Provided data:
---------------

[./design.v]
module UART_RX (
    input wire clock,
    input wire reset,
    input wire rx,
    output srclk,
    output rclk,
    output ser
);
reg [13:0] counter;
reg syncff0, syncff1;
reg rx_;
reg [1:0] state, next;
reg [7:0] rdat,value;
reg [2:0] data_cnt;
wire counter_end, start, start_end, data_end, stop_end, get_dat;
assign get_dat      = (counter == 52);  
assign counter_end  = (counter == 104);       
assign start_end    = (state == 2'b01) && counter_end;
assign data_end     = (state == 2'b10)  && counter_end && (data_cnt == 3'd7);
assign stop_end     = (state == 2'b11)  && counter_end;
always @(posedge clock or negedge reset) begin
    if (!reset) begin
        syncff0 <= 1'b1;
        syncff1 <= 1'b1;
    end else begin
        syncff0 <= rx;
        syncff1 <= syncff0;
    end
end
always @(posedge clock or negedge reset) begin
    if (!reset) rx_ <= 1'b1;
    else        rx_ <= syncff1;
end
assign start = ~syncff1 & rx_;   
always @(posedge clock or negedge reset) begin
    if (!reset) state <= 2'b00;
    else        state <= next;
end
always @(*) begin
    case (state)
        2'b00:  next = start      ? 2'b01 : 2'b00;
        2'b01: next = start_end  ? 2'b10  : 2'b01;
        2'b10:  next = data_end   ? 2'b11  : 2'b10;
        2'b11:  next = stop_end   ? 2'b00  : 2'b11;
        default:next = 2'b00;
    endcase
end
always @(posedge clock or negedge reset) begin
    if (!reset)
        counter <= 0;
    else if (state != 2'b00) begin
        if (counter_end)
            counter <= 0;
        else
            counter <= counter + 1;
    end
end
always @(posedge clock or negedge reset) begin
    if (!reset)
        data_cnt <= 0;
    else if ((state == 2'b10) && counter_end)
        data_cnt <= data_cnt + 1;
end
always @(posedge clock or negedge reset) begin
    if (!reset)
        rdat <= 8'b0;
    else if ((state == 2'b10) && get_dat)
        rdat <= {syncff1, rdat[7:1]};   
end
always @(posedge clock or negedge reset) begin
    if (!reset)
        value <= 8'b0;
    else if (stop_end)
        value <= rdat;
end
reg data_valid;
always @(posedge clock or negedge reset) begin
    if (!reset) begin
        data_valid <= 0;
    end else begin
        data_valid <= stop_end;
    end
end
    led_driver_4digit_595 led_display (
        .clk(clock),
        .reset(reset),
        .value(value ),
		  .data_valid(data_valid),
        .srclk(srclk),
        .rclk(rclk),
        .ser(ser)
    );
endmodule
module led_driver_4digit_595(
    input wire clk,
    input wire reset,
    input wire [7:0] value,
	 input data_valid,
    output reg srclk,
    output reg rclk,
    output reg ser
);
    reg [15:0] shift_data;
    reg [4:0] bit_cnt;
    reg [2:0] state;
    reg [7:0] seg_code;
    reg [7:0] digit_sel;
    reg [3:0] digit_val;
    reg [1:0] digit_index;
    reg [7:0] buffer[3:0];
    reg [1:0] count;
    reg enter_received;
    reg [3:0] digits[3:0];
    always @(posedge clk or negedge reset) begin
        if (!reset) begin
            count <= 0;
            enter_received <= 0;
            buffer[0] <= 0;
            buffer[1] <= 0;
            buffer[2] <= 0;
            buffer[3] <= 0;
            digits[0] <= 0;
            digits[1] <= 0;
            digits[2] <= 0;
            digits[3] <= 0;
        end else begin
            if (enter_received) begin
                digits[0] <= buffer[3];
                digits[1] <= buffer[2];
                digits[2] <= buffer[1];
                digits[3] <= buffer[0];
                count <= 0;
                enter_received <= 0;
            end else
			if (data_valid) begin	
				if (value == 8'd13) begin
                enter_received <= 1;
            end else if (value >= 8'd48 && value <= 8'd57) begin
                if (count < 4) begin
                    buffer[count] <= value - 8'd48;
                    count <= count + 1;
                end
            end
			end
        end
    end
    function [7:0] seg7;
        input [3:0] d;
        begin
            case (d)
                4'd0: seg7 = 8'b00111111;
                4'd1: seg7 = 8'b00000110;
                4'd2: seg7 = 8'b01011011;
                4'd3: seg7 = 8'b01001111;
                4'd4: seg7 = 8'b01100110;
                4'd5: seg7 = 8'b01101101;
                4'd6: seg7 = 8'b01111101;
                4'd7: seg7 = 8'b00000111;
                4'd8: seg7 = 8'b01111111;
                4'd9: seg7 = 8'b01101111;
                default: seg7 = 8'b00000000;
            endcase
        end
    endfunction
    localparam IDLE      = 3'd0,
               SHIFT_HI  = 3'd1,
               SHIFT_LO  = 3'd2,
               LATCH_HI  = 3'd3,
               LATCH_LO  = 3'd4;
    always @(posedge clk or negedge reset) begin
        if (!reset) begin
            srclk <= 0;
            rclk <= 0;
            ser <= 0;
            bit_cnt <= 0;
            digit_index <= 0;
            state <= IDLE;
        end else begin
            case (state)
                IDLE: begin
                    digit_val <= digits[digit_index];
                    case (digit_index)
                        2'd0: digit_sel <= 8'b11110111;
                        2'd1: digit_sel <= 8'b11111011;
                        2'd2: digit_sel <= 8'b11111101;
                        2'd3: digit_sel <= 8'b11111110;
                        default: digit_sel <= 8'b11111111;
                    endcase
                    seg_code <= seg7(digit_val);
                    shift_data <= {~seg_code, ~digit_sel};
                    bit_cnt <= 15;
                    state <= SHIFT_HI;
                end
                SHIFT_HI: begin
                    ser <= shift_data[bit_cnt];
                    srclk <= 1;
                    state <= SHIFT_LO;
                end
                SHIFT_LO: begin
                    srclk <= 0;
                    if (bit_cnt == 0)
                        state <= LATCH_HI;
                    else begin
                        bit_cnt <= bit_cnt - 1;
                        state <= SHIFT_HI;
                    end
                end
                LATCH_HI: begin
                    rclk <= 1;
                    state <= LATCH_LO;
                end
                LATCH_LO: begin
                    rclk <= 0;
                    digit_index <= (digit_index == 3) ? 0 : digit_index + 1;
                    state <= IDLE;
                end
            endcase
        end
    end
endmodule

---------------

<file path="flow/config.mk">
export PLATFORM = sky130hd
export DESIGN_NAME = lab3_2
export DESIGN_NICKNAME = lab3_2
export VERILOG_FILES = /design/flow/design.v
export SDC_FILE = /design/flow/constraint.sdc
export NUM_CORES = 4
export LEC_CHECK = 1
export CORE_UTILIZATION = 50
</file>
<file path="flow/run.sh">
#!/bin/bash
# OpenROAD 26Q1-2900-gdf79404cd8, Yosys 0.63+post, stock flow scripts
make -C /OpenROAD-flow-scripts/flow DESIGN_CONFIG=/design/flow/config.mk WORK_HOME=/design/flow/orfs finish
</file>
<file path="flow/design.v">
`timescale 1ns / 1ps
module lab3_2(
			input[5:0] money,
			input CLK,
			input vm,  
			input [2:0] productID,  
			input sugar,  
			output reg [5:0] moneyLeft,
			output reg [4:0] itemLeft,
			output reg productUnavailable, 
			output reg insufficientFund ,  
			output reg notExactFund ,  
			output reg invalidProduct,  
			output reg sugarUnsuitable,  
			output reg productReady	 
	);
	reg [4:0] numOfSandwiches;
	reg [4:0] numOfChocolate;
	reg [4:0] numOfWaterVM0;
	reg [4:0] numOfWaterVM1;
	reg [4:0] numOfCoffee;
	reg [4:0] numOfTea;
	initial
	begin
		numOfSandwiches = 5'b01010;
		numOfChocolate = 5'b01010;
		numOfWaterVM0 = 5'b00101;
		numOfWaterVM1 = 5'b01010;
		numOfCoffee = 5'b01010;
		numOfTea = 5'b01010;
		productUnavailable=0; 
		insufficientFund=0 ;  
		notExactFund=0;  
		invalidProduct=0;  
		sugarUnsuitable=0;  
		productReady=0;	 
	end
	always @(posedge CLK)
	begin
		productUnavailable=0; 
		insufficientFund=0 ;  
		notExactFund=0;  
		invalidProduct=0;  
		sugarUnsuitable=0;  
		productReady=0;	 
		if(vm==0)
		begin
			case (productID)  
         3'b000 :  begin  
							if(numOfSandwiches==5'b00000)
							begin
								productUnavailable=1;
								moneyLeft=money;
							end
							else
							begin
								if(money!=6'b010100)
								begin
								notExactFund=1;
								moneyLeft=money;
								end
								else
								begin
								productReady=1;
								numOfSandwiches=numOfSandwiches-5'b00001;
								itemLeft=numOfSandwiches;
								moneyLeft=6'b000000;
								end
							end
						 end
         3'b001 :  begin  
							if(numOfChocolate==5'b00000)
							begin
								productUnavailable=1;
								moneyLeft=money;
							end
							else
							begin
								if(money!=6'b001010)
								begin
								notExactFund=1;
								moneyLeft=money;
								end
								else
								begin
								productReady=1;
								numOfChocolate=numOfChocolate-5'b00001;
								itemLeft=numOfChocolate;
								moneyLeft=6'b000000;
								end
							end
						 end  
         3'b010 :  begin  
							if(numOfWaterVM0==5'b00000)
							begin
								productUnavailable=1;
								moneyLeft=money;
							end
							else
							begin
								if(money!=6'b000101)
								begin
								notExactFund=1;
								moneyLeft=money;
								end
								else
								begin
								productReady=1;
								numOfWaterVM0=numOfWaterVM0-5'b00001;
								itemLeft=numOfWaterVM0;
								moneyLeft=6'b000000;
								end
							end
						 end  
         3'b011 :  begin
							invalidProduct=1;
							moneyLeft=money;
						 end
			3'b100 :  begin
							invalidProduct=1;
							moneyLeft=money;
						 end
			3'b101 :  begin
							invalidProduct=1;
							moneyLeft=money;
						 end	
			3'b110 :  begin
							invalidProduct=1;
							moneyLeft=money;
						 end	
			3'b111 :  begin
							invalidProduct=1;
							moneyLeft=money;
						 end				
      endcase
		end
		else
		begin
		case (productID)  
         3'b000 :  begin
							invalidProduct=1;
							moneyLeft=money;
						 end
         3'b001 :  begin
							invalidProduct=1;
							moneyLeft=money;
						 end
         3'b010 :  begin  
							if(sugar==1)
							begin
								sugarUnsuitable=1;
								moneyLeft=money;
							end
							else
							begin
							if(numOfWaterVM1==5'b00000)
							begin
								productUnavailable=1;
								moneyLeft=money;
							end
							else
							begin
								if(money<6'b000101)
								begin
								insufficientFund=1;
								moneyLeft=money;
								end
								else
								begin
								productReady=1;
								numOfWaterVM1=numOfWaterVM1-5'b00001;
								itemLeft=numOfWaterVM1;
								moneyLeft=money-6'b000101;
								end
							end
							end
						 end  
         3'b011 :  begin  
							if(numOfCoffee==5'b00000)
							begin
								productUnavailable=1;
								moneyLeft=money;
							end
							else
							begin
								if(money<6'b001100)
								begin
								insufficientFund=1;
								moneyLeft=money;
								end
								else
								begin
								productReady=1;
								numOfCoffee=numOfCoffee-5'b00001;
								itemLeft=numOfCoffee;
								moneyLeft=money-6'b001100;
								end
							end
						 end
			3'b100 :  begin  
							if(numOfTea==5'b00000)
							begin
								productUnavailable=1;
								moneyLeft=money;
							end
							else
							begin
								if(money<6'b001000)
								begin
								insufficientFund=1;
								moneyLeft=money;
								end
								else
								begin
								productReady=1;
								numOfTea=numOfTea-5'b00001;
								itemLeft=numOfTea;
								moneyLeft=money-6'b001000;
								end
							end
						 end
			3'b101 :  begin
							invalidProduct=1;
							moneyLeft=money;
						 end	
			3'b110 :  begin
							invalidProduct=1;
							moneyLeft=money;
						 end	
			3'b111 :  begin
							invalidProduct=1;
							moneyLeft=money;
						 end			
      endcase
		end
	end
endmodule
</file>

---------------

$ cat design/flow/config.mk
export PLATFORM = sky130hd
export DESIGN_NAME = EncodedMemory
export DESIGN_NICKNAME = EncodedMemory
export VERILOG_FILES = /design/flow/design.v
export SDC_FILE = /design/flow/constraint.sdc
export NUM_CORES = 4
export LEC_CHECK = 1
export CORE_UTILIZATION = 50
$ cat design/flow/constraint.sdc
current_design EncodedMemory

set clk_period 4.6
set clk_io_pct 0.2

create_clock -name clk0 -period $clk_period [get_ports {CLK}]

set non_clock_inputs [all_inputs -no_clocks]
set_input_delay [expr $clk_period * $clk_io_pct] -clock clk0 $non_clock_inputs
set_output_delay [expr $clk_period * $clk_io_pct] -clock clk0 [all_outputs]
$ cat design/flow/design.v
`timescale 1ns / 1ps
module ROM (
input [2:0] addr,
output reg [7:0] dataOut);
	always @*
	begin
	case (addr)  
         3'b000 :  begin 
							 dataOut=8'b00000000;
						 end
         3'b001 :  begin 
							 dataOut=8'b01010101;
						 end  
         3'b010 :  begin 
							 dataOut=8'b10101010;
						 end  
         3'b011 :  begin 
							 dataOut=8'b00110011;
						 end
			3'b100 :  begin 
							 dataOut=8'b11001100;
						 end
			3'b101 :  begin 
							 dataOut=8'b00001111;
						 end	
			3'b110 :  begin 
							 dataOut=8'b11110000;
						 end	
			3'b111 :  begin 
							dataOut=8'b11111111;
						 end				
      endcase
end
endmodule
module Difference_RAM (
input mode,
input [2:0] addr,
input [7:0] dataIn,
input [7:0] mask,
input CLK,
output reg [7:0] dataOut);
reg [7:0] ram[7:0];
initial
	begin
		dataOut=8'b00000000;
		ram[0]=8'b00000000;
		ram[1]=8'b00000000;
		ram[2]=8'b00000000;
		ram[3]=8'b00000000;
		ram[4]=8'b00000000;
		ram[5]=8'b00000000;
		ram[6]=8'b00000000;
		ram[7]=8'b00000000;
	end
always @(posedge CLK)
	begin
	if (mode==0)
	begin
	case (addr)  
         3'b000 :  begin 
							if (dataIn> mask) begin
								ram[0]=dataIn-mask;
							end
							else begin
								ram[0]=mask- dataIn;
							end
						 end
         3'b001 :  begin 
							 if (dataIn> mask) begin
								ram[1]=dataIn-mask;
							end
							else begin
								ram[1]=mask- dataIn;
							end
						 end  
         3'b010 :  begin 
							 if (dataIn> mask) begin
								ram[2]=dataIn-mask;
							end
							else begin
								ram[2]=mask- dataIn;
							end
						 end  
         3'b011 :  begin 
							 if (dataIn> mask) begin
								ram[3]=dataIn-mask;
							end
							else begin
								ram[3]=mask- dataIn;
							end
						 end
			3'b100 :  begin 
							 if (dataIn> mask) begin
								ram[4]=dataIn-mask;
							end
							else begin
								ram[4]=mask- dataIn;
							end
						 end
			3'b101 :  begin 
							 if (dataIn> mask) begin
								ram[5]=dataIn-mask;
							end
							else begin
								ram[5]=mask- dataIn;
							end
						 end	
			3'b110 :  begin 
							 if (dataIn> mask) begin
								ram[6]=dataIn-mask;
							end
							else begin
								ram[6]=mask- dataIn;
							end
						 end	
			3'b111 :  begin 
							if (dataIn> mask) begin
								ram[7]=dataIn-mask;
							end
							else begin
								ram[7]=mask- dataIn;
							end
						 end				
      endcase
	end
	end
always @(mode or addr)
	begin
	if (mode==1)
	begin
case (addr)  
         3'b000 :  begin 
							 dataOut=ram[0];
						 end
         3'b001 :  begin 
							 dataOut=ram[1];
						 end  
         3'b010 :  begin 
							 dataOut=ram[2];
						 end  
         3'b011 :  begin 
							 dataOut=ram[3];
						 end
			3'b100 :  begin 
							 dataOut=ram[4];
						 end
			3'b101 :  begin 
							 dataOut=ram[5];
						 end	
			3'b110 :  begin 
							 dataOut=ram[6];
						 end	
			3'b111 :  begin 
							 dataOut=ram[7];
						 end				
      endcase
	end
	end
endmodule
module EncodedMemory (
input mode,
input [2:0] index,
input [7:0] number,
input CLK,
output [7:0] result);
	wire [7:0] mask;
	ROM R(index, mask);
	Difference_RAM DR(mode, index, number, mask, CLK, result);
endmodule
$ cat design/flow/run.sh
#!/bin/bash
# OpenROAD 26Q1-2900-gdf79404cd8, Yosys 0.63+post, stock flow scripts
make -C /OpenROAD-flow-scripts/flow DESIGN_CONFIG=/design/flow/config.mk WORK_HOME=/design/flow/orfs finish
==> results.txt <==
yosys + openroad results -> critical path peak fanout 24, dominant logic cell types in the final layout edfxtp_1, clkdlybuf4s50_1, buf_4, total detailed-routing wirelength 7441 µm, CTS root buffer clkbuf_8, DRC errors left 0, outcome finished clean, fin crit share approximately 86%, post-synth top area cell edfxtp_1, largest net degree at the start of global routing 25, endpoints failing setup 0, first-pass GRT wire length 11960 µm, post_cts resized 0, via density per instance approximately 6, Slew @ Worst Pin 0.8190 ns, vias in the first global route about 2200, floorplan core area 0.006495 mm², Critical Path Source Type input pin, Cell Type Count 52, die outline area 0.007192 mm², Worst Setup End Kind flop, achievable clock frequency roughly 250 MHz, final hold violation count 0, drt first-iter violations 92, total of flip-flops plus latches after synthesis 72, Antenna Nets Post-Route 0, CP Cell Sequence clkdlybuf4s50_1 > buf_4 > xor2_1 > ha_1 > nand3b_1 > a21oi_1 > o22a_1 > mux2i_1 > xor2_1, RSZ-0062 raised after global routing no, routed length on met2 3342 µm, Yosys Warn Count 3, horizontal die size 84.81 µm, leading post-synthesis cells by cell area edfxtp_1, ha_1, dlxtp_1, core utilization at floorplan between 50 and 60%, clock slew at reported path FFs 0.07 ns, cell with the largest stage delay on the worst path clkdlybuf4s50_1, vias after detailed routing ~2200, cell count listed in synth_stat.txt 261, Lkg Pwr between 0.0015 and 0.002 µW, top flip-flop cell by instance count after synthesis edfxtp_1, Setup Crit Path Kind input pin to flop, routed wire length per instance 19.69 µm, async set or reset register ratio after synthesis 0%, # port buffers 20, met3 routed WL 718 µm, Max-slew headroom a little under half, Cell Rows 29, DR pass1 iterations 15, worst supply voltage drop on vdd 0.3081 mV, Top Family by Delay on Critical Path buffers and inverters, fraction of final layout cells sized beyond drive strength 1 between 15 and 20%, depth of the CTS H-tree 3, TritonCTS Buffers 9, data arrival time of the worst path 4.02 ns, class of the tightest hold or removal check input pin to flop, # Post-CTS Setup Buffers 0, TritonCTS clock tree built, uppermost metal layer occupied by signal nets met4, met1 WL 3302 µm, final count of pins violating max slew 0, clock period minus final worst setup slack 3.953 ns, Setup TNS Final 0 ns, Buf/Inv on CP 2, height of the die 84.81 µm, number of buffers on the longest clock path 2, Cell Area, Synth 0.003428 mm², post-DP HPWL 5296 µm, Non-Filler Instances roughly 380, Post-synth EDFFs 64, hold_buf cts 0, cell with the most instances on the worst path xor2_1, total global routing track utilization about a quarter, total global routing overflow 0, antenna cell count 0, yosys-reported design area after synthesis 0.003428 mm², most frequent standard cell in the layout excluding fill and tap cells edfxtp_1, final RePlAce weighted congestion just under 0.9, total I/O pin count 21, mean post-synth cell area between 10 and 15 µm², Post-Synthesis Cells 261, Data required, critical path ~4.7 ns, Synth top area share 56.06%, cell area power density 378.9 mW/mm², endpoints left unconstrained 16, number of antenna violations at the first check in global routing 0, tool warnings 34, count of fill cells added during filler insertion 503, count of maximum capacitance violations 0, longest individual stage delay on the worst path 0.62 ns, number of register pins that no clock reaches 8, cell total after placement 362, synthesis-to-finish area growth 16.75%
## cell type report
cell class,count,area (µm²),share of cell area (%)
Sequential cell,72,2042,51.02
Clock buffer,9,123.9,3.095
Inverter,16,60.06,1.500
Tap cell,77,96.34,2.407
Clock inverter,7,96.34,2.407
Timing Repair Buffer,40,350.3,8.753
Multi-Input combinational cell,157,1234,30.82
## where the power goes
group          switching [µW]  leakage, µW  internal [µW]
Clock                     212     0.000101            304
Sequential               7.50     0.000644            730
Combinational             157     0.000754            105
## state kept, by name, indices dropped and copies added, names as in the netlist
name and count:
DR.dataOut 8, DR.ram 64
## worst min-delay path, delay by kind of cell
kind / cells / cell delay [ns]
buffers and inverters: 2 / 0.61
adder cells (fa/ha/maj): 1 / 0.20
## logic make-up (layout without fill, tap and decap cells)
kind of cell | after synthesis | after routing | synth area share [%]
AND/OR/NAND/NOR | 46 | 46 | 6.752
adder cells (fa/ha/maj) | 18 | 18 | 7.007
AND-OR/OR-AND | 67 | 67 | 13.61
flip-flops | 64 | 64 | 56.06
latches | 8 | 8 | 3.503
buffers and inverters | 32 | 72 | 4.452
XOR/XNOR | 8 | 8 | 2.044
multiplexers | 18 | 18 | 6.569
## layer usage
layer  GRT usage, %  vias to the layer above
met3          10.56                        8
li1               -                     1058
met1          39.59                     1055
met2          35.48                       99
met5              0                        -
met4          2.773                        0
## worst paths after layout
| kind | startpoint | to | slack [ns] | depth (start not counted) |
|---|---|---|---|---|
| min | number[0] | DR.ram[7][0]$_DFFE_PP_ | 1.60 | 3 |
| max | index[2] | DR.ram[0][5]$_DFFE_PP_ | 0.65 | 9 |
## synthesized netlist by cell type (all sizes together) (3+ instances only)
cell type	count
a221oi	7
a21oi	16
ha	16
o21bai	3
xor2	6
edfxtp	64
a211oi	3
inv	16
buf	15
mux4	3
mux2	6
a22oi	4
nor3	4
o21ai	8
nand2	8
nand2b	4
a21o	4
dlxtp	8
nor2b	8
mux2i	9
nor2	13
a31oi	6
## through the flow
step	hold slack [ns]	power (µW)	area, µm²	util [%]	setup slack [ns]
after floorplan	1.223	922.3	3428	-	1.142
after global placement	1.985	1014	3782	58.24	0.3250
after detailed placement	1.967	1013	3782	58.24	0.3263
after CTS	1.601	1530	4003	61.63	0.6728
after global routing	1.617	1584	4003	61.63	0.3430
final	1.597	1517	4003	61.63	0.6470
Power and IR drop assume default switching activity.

---------------

Problem to solve:
Output the lines above between the one holding "[./design.v]" and the one holding "syncff0 <= 1'b1;", inclusive, with nothing before or after them.

Written solution:
[./design.v]
module UART_RX (
    input wire clock,
    input wire reset,
    input wire rx,
    output srclk,
    output rclk,
    output ser
);
reg [13:0] counter;
reg syncff0, syncff1;
reg rx_;
reg [1:0] state, next;
reg [7:0] rdat,value;
reg [2:0] data_cnt;
wire counter_end, start, start_end, data_end, stop_end, get_dat;
assign get_dat      = (counter == 52);  
assign counter_end  = (counter == 104);       
assign start_end    = (state == 2'b01) && counter_end;
assign data_end     = (state == 2'b10)  && counter_end && (data_cnt == 3'd7);
assign stop_end     = (state == 2'b11)  && counter_end;
always @(posedge clock or negedge reset) begin
    if (!reset) begin
        syncff0 <= 1'b1;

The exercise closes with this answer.